Collected data entries ->
________________________________________

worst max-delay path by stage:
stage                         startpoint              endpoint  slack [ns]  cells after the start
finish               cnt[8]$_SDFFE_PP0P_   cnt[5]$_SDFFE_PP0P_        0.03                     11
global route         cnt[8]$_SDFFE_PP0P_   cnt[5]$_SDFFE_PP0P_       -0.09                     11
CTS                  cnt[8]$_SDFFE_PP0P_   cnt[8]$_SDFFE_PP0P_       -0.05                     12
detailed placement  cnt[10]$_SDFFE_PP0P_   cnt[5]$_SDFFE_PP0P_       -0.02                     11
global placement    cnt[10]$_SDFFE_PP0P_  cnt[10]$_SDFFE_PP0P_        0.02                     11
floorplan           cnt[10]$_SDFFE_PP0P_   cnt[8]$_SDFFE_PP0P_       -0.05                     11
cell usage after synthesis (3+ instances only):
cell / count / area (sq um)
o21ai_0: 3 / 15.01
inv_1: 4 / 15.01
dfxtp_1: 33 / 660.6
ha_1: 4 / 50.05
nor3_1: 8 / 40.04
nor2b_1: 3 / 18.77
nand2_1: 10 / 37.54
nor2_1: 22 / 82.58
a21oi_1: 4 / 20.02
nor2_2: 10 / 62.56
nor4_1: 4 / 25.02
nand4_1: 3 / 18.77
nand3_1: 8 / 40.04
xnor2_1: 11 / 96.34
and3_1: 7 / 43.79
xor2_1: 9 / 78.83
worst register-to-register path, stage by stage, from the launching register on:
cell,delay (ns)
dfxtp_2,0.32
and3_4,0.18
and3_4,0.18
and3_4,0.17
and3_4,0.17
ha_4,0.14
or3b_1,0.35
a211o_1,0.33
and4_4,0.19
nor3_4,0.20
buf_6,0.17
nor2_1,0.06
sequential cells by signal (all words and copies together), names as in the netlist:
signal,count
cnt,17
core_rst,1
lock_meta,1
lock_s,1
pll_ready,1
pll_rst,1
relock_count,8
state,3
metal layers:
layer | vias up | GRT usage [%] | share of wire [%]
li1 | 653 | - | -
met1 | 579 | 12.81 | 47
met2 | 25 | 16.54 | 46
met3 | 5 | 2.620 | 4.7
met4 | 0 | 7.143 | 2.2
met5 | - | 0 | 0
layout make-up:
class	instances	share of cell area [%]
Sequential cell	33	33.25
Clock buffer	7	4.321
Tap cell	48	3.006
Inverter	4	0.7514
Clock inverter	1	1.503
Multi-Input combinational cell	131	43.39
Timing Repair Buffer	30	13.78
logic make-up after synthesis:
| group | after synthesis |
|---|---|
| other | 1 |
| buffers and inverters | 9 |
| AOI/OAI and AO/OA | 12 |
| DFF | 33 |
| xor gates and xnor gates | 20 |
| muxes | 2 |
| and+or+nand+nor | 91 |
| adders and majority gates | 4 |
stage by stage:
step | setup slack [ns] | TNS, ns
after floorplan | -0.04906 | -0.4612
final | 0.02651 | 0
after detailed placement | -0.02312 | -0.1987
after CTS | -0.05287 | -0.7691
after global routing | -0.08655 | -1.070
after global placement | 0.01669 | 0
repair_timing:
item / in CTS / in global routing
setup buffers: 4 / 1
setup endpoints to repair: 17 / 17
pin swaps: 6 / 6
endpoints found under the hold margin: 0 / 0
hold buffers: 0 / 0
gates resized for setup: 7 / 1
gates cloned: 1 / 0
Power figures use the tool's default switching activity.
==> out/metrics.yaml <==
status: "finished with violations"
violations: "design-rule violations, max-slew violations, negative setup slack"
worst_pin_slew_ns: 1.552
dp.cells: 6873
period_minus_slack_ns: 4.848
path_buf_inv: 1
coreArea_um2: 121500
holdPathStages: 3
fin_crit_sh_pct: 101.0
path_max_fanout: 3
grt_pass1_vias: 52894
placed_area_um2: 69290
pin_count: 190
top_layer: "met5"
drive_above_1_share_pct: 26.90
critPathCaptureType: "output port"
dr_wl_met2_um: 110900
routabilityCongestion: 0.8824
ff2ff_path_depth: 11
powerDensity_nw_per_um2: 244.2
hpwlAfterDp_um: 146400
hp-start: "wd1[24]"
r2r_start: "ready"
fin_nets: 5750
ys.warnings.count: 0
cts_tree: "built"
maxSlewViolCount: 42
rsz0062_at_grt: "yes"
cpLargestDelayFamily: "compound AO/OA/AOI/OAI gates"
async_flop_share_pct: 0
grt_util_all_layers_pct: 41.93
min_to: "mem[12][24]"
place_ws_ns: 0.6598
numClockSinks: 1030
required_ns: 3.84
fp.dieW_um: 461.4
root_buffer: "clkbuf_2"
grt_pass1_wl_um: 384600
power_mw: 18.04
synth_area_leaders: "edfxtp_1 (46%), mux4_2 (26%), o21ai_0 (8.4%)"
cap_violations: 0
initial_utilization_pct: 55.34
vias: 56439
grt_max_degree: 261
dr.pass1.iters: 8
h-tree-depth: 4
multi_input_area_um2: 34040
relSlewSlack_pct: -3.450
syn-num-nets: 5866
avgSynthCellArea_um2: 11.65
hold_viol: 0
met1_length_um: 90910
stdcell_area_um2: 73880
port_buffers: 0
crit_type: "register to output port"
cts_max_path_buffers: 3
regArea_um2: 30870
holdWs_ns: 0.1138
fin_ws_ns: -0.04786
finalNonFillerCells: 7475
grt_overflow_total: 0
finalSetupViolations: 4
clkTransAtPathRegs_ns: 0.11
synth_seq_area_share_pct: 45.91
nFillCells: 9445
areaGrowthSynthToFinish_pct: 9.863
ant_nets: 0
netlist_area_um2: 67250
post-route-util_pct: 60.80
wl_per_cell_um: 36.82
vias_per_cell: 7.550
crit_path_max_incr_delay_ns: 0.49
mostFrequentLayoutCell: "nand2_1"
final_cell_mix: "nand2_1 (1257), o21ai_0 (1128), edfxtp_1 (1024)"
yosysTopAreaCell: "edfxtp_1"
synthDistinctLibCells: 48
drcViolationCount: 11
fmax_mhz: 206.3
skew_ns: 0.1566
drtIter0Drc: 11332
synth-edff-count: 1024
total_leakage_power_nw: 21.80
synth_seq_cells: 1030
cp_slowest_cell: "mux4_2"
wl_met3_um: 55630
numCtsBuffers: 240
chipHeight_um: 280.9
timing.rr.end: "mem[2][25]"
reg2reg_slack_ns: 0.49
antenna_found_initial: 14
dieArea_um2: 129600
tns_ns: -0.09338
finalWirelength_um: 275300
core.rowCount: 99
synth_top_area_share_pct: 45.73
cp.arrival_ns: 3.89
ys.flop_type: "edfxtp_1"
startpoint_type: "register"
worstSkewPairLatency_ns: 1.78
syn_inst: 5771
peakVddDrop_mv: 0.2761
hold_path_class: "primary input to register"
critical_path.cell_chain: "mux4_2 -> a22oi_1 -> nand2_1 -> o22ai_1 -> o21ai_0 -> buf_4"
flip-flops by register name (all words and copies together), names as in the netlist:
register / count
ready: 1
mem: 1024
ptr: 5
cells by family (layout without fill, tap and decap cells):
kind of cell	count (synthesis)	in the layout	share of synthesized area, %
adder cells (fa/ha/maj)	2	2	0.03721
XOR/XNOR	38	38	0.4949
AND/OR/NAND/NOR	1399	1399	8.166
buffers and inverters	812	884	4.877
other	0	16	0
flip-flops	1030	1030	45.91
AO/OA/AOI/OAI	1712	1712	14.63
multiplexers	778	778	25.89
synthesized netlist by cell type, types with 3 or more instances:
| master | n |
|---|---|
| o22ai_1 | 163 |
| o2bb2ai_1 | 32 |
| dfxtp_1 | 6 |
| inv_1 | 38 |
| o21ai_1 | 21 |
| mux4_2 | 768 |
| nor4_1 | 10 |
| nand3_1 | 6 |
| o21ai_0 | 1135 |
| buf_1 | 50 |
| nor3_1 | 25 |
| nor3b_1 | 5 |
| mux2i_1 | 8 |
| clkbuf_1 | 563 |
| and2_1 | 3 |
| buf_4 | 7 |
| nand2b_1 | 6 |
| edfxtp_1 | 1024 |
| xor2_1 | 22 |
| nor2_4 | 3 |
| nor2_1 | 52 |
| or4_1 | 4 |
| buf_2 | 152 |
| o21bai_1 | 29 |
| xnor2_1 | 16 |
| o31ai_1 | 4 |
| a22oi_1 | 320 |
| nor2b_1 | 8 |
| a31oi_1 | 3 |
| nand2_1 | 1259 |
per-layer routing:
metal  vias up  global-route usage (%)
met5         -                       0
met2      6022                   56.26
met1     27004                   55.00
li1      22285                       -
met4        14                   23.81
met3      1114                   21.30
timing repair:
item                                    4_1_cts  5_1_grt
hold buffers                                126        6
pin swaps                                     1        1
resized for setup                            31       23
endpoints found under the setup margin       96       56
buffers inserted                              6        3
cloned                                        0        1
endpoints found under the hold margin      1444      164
===== config.mk =====
export PLATFORM = sky130hd
export DESIGN_NAME = ex_stage
export DESIGN_NICKNAME = d
export VERILOG_FILES = /design/src/rtl/ex_stage.sv
export SDC_FILE = /design/constraint.sdc
export NUM_CORES = 2
export LEC_CHECK = 0
export BUFFER_PORTS_ARGS = -buffer_cell sky130_fd_sc_hd__buf_2
export CAP_MARGIN = 5
export CORE_AREA = 2 2 263 369
export CTS_BUF_LIST = sky130_fd_sc_hd__clkbuf_4 sky130_fd_sc_hd__clkbuf_8
export DETAILED_ROUTE_END_ITERATION = 10
export DIE_AREA = 0 0 265 371
export SLEW_MARGIN = 20
export SYNTH_ARGS = -nofsm -noshare
export SYNTH_HDL_FRONTEND = slang
export SYNTH_SLANG_ARGS = --single-unit
export TNS_END_PERCENT = 10

===== constraint.sdc =====
create_clock -name clk -period 13.65 [get_ports clk]
set_clock_uncertainty 0.05 [all_clocks]
set_input_delay 0.6825 -clock clk [delete_from_list [all_inputs] [get_ports clk]]
set_output_delay 0.6825 -clock clk [all_outputs]
set_load 0.005 [all_outputs]
`config.mk`:
```
export PLATFORM = sky130hd
export DESIGN_NAME = car_motion_controller
export DESIGN_NICKNAME = d
export VERILOG_FILES = /design/src/rtl/elevator_pkg.sv /design/src/rtl/tick_counter.sv /design/src/rtl/car_motion_controller.sv
export SDC_FILE = /design/constraint.sdc
export NUM_CORES = 1
export LEC_CHECK = 0
export CELL_PAD_IN_SITES_DETAIL_PLACEMENT = 1
export CELL_PAD_IN_SITES_GLOBAL_PLACEMENT = 1
export CORE_ASPECT_RATIO = 1.2
export CORE_MARGIN = 5
export CORE_UTILIZATION = 34
export DETAILED_ROUTE_END_ITERATION = 8
export PLACE_DENSITY_LB_ADDON = 0.15
export SLEW_MARGIN = 10
export SYNTH_ARGS = -nofsm -noshare
export SYNTH_HDL_FRONTEND = slang
export SYNTH_HIERARCHICAL = 1
export SYNTH_SLANG_ARGS = --single-unit
export TNS_END_PERCENT = 50
```
`constraint.sdc`:
```
create_clock -name clk -period 2.87 [get_ports clk]
set_input_delay 0.287 -clock clk [delete_from_list [all_inputs] [get_ports clk]]
set_output_delay 0.287 -clock clk [all_outputs]
set_load 0.02 [all_outputs]
```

________________________________________

Directions for this task -> Among the records above, extract exactly the lines from the line with "grt_pass1_vias: 52894" to the line with "fin_nets: 5750", both lines included, and leave out the rest.

Written reply ->
grt_pass1_vias: 52894
placed_area_um2: 69290
pin_count: 190
top_layer: "met5"
drive_above_1_share_pct: 26.90
critPathCaptureType: "output port"
dr_wl_met2_um: 110900
routabilityCongestion: 0.8824
ff2ff_path_depth: 11
powerDensity_nw_per_um2: 244.2
hpwlAfterDp_um: 146400
hp-start: "wd1[24]"
r2r_start: "ready"
fin_nets: 5750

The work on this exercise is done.